EU/3/10/777: Orphan designation for the treatment of molybdenum-cofactor deficiency type A

Molybdenum cofactor deficiency is a genetic disease caused by the lack of a substance called 'molybdenum cofactor'. This is a molecule that is needed for the production of the enzymes sulfite oxidase, xanthine dehydrogenase and aldehyde oxidase. Without these enzymes, the toxic chemical sulfite builds up in the brain

In the 'type A' form of the disease, the absence of molybdenum cofactor is due to patients lacking a substance called 'cyclic pyranopterin monophosphate'. The body needs this substance to make molybdenum cofactor.

The symptoms of molybdenum-cofactor deficiency appear from birth and include seizures (fits), intracranial haemorrhage (bleeding in the brain), increased reflex responses and feeding problems.

Molybdenum-cofactor deficiency type A is a very severe and life-threatening condition, which is associated with poor overall survival, with death usually occurring within the first few months of life.

At the time of designation, molybdenum cofactor deficiency type A affected less than 0.01 people in 10,000 per year in the European Union (EU)*. This is equivalent to a total of fewer than 500 people per year, which was considered to be below the threshold for orphan designation. This is based on the information provided by the sponsor and the knowledge of the Committee for Orphan Medicinal Products (COMP).

*Disclaimer: For the purpose of the designation, the number of patients affected by the condition is estimated and assessed on the basis of data from the European Union (EU 27), Norway, Iceland and Liechtenstein. At the time of designation, this represented a population of 506,300,000 (Eurostat 2010).

At the time of designation, no satisfactory methods were authorised in the EU for the treatment of molybdenum-cofactor deficiency type A. Treatments aimed at relieving the symptoms of the disease, such as using medicines to control seizures, and at providing general support to help care for the patients.

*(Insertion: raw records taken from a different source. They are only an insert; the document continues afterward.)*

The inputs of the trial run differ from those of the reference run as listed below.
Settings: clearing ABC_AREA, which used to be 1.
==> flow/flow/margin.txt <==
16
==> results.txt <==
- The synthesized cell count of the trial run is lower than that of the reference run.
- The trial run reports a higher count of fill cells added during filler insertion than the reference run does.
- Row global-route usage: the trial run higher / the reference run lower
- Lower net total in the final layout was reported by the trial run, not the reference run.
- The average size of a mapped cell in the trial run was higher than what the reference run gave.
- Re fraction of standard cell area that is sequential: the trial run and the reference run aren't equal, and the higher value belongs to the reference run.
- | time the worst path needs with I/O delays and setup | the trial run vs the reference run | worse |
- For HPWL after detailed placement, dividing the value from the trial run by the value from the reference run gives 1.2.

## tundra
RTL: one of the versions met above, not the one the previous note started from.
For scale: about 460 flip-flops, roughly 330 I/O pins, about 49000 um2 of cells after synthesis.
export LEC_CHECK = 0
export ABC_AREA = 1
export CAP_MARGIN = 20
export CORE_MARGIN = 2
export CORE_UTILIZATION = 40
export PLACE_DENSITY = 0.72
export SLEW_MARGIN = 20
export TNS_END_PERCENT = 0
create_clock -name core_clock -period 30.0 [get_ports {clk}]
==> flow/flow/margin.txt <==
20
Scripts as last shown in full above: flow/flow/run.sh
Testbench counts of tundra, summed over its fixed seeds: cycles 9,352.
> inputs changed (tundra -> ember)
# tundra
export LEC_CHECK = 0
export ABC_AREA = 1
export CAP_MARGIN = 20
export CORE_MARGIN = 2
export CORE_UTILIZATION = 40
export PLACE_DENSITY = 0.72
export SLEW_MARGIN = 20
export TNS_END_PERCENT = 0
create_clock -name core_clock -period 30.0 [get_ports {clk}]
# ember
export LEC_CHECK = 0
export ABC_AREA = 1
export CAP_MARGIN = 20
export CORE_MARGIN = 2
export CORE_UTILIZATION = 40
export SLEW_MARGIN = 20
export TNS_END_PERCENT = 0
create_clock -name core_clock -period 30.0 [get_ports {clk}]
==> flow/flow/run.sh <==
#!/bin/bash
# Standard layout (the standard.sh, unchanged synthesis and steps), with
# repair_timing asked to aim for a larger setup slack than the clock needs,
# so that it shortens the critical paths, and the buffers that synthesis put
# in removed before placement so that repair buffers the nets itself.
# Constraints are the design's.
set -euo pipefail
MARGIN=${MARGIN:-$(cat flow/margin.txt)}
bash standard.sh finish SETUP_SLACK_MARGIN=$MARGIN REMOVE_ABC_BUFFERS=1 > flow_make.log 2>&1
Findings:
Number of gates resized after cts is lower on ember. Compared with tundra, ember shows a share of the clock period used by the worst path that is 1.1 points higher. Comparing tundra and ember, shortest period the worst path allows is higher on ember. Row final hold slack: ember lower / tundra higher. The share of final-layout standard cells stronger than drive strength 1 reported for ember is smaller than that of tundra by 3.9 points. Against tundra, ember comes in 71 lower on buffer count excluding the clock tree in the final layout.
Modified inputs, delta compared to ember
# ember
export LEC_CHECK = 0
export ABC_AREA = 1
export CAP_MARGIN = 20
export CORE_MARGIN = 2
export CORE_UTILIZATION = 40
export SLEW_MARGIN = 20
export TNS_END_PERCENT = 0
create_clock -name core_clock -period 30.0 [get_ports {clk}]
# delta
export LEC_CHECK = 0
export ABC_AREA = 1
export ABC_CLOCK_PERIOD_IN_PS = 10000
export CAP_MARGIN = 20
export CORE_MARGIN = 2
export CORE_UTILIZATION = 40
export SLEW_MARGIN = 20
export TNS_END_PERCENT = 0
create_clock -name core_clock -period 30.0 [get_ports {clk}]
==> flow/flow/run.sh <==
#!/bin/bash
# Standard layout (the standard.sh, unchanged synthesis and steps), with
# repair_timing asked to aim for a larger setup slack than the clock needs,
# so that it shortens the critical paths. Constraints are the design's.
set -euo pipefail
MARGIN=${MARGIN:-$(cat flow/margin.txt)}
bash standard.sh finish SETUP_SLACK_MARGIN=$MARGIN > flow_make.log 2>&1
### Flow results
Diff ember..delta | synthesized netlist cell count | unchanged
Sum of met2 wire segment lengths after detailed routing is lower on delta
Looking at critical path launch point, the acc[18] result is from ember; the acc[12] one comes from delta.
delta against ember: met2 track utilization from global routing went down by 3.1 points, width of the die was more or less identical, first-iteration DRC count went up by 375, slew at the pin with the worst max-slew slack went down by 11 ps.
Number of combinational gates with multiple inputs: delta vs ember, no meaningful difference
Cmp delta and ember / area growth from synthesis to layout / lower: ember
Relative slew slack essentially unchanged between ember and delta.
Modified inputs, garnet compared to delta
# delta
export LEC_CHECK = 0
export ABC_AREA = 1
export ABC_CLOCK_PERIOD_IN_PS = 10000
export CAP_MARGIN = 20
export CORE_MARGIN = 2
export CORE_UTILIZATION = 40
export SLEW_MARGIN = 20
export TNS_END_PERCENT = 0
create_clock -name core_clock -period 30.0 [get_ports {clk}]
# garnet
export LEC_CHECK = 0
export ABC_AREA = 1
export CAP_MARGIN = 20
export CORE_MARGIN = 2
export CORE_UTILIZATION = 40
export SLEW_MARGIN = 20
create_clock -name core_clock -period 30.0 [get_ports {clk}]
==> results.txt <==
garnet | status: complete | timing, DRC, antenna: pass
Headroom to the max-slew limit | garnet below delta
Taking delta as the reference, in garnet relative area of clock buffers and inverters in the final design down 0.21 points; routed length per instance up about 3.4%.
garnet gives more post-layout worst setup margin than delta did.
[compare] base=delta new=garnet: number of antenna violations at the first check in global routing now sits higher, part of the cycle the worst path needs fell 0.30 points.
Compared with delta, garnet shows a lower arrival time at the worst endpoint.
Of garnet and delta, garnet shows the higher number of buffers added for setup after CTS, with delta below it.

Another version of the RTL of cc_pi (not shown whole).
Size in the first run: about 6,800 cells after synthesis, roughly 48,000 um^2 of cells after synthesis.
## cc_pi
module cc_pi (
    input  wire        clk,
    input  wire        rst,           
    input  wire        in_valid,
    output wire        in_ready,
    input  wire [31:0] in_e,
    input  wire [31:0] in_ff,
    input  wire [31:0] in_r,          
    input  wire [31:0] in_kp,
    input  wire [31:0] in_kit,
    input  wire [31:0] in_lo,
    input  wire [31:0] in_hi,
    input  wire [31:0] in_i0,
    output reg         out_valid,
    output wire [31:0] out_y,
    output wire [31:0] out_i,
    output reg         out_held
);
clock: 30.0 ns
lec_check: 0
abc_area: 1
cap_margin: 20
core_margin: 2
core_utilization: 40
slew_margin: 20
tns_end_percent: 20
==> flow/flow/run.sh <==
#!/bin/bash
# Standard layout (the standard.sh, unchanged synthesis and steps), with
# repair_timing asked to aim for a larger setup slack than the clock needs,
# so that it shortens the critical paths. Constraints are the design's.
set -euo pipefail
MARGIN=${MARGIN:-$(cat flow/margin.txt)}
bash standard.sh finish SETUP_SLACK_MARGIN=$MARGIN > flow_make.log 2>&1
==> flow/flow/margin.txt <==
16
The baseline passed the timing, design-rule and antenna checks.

To make this medicine, cyclic pyranopterin monophosphate is extracted from bacteria and then purified. It is expected to work by providing molybdenum-cofactor-deficiency-type-A patients with the substance that they are lacking. The body is expected to use this medicine to produce molybdenum cofactor, allowing it to start producing molybdenum-dependent enzymes and reducing the levels of sulfite in the brain.

At the time of submission of the application for orphan designation, the evaluation of the effects of cyclic pyranopterin monophosphate in experimental models was ongoing.

At the time of submission of the application for orphan designation, three patients had been treated with cyclic pyranopterin monophosphate.

At the time of submission, cyclic pyranopterin monophosphate was not authorised anywhere in the EU for the treatment of molybdenum-cofactor deficiency type A. Orphan designation of cyclic pyranopterin monophosphate had been granted in United States for the treatment of this condition.

In accordance with Regulation (EC) No 141/2000 of 16 December 1999, the COMP adopted a positive opinion on 2 June 2010 recommending the granting of this designation.

• the seriousness of the condition;
• the existence of alternative methods of diagnosis, prevention or treatment;
• either the rarity of the condition (affecting not more than 5 in 10,000 people in the EU) or insufficient returns on investment.

Designated orphan medicinal products are products that are still under investigation and are considered for orphan designation on the basis of potential activity. An orphan designation is not a marketing authorisation. As a consequence, demonstration of quality, safety and efficacy is necessary before a product can be granted a marketing authorisation.